-- Dataset entries --
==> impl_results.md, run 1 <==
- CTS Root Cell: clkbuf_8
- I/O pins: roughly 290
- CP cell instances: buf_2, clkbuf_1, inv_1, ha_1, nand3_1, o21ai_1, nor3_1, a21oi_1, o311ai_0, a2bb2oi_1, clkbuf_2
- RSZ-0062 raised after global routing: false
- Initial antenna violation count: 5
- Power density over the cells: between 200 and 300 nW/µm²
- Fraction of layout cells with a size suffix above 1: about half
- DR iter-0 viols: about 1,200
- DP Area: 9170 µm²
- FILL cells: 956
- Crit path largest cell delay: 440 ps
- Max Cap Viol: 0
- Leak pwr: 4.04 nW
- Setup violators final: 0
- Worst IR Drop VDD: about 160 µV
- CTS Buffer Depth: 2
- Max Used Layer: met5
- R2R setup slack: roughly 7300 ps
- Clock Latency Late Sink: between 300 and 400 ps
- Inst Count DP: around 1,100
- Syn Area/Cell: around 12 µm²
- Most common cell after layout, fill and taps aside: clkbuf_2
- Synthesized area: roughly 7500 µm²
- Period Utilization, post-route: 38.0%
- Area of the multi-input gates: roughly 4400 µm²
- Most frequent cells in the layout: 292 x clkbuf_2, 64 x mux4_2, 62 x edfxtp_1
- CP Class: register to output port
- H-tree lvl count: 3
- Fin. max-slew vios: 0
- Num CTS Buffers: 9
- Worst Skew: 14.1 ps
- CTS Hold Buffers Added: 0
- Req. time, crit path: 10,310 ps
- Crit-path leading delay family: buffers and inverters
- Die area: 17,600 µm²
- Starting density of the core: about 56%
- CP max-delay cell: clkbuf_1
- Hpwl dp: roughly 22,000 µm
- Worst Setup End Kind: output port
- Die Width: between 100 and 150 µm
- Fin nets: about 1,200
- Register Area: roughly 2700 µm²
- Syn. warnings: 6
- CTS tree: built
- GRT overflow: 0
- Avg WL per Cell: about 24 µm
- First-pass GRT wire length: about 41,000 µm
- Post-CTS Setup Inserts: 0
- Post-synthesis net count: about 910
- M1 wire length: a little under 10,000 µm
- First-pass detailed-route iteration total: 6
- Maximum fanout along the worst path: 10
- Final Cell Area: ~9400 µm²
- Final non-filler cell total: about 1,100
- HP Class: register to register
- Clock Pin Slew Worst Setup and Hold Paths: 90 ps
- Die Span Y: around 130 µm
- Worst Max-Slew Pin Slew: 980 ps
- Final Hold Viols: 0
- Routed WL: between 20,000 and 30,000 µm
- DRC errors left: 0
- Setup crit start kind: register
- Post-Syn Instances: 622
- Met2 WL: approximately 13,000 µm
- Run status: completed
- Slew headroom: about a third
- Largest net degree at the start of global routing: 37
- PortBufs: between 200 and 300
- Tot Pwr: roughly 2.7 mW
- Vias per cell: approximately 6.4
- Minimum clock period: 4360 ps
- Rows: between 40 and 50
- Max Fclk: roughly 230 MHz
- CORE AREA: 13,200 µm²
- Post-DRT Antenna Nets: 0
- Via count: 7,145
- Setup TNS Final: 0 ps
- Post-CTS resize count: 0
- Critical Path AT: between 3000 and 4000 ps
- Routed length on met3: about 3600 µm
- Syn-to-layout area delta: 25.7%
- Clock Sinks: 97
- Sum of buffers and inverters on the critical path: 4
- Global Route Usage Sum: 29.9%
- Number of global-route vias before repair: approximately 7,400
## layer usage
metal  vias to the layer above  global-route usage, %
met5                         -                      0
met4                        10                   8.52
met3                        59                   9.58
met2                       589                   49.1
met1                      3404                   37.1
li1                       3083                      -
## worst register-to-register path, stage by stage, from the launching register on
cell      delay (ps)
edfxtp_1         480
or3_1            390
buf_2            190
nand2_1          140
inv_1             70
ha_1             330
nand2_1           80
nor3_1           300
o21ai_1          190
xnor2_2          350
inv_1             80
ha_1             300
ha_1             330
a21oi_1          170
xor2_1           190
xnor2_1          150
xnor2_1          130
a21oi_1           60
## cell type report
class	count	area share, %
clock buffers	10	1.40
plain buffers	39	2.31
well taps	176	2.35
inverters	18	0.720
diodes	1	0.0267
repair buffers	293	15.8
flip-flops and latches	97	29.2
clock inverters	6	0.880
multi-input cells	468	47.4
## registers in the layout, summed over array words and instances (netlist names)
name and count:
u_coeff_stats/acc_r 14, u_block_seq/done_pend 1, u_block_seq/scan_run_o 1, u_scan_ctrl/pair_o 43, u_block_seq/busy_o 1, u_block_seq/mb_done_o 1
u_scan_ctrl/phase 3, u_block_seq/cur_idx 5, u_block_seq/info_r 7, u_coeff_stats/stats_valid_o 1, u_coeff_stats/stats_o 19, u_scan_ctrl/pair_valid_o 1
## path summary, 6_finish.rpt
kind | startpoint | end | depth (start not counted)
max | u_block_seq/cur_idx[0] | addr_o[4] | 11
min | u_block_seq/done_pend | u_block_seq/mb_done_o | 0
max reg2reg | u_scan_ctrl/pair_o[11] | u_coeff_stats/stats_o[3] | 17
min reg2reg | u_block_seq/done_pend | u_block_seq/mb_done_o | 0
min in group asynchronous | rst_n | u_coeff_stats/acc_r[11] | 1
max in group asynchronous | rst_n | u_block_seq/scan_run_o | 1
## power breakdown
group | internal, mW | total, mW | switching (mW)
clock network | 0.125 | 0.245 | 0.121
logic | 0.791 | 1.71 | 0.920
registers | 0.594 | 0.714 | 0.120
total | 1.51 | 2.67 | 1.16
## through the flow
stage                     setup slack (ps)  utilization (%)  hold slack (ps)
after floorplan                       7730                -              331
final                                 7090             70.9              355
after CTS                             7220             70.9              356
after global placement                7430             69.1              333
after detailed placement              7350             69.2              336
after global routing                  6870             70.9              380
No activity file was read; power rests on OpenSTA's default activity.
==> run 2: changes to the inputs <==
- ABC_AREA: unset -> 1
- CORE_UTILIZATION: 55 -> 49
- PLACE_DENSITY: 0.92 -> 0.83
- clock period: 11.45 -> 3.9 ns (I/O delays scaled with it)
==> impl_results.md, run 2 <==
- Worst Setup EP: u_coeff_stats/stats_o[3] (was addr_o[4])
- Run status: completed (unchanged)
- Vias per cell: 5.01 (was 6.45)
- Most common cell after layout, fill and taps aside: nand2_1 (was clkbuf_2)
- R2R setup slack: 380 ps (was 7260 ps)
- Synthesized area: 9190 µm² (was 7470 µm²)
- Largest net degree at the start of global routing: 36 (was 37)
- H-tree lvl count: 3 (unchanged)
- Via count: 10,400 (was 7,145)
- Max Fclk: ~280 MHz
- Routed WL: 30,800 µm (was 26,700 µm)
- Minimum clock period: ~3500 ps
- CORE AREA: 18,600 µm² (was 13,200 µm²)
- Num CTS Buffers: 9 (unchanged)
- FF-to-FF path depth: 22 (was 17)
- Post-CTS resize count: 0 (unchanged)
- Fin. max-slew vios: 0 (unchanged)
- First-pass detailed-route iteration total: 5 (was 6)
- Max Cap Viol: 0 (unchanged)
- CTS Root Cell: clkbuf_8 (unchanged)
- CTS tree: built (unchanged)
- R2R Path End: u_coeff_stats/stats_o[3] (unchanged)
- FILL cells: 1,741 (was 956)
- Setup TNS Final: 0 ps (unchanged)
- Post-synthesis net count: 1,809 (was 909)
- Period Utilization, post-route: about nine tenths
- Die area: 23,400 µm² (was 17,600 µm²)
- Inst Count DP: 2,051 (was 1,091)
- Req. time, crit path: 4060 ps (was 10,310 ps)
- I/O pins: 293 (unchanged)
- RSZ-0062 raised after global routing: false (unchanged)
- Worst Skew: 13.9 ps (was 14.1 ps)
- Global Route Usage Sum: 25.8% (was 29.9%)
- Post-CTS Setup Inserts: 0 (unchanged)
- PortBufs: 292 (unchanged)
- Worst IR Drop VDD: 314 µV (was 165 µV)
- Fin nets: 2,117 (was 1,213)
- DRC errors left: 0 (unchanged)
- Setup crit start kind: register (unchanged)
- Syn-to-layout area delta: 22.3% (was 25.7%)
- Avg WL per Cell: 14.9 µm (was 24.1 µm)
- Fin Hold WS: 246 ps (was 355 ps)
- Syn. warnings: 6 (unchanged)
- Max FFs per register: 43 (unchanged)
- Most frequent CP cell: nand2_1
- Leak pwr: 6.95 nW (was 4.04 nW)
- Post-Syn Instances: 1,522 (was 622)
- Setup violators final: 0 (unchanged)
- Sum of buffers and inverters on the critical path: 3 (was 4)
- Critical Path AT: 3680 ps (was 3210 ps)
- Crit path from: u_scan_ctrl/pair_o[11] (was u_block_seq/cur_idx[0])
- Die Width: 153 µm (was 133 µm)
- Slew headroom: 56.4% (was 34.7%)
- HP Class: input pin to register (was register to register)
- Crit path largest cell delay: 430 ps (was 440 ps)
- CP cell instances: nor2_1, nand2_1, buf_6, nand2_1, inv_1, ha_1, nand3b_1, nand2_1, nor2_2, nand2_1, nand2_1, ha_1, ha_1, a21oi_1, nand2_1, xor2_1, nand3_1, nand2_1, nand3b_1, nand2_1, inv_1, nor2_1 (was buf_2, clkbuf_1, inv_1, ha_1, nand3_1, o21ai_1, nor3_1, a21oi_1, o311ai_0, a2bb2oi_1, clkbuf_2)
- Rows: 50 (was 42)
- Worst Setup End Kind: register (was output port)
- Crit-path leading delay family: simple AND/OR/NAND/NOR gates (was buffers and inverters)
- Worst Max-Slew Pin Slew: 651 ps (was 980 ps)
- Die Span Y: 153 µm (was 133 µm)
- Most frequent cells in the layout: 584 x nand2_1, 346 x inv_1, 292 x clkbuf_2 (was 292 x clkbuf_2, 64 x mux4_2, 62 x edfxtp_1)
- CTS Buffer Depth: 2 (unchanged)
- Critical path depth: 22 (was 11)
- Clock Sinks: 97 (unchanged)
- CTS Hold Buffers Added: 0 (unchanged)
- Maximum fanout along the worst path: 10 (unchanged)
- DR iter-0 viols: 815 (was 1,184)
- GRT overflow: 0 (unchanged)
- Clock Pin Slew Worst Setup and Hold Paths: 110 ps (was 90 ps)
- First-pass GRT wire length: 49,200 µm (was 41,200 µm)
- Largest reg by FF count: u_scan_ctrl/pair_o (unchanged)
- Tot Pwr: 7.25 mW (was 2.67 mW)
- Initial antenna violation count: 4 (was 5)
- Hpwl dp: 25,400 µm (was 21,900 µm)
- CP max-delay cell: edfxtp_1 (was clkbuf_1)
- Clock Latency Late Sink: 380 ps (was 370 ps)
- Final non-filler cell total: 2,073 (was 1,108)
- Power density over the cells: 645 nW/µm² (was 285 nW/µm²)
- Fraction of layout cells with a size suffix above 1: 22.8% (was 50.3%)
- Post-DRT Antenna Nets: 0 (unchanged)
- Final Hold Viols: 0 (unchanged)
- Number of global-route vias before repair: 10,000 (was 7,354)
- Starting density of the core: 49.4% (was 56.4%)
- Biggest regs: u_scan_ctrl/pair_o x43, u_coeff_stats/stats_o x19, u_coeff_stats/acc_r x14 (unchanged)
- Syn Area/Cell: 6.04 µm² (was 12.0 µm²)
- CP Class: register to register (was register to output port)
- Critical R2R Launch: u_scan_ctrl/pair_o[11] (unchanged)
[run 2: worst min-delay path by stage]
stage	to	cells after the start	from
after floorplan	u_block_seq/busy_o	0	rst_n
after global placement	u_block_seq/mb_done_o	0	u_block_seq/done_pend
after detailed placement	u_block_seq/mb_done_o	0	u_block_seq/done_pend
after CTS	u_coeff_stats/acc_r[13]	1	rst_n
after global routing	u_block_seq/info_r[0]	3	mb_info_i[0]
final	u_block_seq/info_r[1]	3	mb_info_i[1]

-- Exercise details --
Among the records above, repeat exactly the line with "- Clock Pin Slew Worst Setup and Hold Paths: 90", the line with "## layer usage", and every line in between, and only those.

-- Response below --
- Clock Pin Slew Worst Setup and Hold Paths: 90 ps
- Die Span Y: around 130 µm
- Worst Max-Slew Pin Slew: 980 ps
- Final Hold Viols: 0
- Routed WL: between 20,000 and 30,000 µm
- DRC errors left: 0
- Setup crit start kind: register
- Post-Syn Instances: 622
- Met2 WL: approximately 13,000 µm
- Run status: completed
- Slew headroom: about a third
- Largest net degree at the start of global routing: 37
- PortBufs: between 200 and 300
- Tot Pwr: roughly 2.7 mW
- Vias per cell: approximately 6.4
- Minimum clock period: 4360 ps
- Rows: between 40 and 50
- Max Fclk: roughly 230 MHz
- CORE AREA: 13,200 µm²
- Post-DRT Antenna Nets: 0
- Via count: 7,145
- Setup TNS Final: 0 ps
- Post-CTS resize count: 0
- Critical Path AT: between 3000 and 4000 ps
- Routed length on met3: about 3600 µm
- Syn-to-layout area delta: 25.7%
- Clock Sinks: 97
- Sum of buffers and inverters on the critical path: 4
- Global Route Usage Sum: 29.9%
- Number of global-route vias before repair: approximately 7,400
## layer usage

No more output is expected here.